### WHAT THE TASK REQUIRES
Every line that holds the word "Slacks" needs to be copied from the data below.

### RECORDS SHOWN
*** Block opens ***

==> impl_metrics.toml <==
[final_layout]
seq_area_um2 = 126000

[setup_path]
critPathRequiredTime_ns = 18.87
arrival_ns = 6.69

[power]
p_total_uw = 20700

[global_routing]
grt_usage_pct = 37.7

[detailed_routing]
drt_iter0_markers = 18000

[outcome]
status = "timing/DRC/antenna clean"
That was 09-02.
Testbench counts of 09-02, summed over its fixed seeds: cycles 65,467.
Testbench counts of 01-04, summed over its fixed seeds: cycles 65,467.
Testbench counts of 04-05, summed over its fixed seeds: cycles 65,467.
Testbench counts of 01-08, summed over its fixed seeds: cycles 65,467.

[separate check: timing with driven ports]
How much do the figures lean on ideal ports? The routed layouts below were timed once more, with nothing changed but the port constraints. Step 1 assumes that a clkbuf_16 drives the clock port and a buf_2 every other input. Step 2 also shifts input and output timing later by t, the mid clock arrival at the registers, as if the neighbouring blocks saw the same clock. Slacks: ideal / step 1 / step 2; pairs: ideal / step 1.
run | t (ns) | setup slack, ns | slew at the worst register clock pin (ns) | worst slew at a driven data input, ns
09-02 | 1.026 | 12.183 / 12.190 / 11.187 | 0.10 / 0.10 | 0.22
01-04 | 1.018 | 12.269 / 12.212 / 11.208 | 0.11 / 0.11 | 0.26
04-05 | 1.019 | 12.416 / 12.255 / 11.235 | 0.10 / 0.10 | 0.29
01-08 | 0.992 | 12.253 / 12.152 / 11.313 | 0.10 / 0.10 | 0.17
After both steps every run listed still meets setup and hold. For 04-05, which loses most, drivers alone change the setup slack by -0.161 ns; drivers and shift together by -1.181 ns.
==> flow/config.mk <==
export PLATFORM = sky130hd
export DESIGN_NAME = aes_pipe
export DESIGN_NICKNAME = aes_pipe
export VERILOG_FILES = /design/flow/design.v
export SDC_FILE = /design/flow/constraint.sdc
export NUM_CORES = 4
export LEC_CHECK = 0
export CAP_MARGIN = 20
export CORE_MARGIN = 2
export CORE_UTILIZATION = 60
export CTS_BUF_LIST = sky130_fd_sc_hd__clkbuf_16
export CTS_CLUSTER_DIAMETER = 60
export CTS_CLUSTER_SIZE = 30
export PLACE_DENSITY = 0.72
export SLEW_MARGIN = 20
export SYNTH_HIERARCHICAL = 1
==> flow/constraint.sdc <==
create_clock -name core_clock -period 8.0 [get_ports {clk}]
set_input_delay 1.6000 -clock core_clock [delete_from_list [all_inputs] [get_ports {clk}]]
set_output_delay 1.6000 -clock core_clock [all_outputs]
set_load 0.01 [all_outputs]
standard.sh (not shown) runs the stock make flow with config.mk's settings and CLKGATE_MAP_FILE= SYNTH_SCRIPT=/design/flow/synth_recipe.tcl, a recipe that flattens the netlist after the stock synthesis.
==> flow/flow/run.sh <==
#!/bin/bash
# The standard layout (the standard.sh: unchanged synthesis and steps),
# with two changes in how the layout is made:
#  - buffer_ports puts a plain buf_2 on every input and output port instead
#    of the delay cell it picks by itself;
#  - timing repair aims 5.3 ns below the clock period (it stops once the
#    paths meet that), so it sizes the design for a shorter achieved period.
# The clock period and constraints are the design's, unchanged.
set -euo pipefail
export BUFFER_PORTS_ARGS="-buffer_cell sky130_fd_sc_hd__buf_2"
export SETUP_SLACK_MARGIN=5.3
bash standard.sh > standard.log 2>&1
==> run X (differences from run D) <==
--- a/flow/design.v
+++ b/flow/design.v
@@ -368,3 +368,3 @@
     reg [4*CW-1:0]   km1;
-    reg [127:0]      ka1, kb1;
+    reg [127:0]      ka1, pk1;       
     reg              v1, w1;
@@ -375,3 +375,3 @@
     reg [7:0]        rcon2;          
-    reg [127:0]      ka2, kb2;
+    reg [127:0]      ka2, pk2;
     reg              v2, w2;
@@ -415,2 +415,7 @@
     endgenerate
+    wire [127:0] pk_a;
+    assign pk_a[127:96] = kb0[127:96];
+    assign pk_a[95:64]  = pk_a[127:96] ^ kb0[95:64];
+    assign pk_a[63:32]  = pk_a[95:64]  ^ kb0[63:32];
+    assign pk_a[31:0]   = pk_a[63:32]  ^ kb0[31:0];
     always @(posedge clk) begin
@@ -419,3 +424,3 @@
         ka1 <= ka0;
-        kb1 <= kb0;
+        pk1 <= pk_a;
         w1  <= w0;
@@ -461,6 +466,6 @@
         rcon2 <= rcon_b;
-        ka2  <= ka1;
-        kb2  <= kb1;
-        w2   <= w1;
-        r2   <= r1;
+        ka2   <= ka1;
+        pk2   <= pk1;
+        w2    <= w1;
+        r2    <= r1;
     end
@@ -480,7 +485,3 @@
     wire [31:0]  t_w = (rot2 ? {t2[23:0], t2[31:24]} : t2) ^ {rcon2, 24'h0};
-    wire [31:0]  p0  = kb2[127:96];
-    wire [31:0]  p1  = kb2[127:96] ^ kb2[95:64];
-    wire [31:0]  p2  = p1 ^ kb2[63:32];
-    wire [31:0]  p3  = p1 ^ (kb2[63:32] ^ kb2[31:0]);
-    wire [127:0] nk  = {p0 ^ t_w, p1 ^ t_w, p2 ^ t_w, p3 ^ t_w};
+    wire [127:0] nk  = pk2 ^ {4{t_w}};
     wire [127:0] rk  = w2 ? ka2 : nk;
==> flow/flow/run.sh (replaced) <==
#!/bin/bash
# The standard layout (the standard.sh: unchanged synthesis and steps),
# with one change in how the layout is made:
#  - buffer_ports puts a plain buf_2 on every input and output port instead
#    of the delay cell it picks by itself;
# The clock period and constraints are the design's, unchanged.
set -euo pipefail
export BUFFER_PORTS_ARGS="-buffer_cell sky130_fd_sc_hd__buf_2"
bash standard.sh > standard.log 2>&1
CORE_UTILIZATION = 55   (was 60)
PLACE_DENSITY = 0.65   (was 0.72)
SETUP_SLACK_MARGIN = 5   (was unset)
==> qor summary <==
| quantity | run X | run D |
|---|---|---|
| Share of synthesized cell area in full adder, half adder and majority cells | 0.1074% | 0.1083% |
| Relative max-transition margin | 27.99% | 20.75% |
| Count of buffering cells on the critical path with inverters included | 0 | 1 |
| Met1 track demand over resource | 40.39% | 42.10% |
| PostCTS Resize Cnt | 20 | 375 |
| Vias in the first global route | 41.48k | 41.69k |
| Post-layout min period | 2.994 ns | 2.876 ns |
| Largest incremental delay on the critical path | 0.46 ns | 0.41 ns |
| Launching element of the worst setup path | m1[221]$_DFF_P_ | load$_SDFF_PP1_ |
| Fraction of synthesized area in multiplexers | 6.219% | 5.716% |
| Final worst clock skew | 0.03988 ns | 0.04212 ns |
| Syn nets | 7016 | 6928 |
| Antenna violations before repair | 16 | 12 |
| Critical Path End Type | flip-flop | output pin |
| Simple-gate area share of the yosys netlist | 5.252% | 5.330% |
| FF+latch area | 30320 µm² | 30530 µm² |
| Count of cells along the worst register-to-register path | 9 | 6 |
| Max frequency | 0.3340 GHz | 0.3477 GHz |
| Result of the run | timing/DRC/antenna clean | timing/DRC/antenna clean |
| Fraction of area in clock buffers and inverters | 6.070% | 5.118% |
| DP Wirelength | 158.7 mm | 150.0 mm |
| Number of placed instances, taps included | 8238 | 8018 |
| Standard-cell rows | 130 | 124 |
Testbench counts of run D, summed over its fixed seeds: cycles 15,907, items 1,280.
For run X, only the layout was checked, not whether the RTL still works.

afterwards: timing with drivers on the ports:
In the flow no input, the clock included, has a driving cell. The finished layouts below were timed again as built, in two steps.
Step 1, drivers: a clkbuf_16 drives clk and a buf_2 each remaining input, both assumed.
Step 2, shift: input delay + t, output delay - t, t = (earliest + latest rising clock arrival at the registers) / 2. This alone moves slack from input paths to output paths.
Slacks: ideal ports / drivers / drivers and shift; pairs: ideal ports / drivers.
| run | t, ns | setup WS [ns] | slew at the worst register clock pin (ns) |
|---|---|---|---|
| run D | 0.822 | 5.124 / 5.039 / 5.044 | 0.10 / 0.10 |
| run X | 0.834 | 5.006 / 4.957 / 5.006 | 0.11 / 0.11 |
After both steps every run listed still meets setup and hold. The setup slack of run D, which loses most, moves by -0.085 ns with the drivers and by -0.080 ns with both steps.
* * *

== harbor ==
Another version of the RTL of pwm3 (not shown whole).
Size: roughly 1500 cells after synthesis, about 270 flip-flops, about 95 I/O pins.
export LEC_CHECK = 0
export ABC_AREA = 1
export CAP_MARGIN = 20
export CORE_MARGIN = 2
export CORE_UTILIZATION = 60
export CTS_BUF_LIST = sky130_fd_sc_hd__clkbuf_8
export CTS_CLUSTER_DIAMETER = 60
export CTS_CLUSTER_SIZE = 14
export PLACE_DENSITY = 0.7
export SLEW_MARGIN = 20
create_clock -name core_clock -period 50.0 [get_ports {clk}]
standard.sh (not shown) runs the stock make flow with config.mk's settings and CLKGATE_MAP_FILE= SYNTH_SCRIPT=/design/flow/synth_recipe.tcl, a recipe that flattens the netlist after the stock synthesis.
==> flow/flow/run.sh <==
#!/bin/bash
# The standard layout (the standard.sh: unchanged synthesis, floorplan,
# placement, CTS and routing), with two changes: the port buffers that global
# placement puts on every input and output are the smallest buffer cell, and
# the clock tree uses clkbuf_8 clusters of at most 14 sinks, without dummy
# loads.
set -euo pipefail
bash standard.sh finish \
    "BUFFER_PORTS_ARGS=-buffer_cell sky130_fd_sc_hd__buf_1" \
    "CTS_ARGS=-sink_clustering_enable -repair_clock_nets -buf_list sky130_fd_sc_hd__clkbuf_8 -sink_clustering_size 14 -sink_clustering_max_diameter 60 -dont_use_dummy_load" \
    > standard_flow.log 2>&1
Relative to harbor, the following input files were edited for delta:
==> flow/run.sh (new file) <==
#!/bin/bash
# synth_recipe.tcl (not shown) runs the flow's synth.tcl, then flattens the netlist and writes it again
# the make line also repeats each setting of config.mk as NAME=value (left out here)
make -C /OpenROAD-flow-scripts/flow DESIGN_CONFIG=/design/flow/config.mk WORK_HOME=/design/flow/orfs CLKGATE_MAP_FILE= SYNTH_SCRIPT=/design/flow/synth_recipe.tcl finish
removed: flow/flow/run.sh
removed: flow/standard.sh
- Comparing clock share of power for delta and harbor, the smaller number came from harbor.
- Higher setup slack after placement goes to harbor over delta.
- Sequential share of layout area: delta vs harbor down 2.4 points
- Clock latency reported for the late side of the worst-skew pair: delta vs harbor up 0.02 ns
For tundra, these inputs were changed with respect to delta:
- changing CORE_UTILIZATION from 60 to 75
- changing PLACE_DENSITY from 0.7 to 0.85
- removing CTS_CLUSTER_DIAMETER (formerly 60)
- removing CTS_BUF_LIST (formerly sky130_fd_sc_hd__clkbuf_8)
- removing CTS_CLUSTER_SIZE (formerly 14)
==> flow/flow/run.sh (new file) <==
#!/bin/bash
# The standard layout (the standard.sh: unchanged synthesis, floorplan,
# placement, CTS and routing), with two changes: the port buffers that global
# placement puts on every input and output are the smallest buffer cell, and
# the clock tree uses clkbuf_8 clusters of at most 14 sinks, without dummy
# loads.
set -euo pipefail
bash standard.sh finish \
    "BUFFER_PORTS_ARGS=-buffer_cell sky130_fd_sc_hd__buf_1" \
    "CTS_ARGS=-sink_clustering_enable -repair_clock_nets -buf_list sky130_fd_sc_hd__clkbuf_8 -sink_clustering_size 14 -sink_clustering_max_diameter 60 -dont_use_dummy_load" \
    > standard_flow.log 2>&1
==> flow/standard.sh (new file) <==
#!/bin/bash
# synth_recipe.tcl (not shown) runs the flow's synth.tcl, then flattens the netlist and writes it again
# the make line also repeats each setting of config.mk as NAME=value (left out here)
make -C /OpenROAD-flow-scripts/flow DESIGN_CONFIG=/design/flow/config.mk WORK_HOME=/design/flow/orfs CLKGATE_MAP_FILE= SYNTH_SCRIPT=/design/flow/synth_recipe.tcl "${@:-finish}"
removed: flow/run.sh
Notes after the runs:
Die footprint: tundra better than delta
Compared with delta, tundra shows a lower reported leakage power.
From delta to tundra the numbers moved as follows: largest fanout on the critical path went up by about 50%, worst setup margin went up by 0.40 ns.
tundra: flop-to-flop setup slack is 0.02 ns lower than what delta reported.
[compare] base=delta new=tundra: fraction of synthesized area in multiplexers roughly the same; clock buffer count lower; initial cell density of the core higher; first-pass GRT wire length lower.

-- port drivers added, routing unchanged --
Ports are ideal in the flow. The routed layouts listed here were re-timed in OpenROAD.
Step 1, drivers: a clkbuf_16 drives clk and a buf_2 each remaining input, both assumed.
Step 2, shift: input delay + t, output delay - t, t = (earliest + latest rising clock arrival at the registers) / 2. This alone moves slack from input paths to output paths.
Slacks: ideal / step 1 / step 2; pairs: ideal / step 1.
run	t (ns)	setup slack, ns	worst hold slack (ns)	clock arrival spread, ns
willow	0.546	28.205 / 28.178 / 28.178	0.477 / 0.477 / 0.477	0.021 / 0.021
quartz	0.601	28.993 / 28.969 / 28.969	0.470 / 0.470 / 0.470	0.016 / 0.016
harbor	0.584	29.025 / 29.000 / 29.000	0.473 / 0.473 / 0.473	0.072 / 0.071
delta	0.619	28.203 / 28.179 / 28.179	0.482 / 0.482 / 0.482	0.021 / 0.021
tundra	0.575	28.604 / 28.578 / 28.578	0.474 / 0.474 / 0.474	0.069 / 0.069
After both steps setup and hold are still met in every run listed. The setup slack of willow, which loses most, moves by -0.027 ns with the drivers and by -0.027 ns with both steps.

*** Block closes ***

### EXPECTED ANSWER
How much do the figures lean on ideal ports? The routed layouts below were timed once more, with nothing changed but the port constraints. Step 1 assumes that a clkbuf_16 drives the clock port and a buf_2 every other input. Step 2 also shifts input and output timing later by t, the mid clock arrival at the registers, as if the neighbouring blocks saw the same clock. Slacks: ideal / step 1 / step 2; pairs: ideal / step 1.
Slacks: ideal ports / drivers / drivers and shift; pairs: ideal ports / drivers.
Slacks: ideal / step 1 / step 2; pairs: ideal / step 1.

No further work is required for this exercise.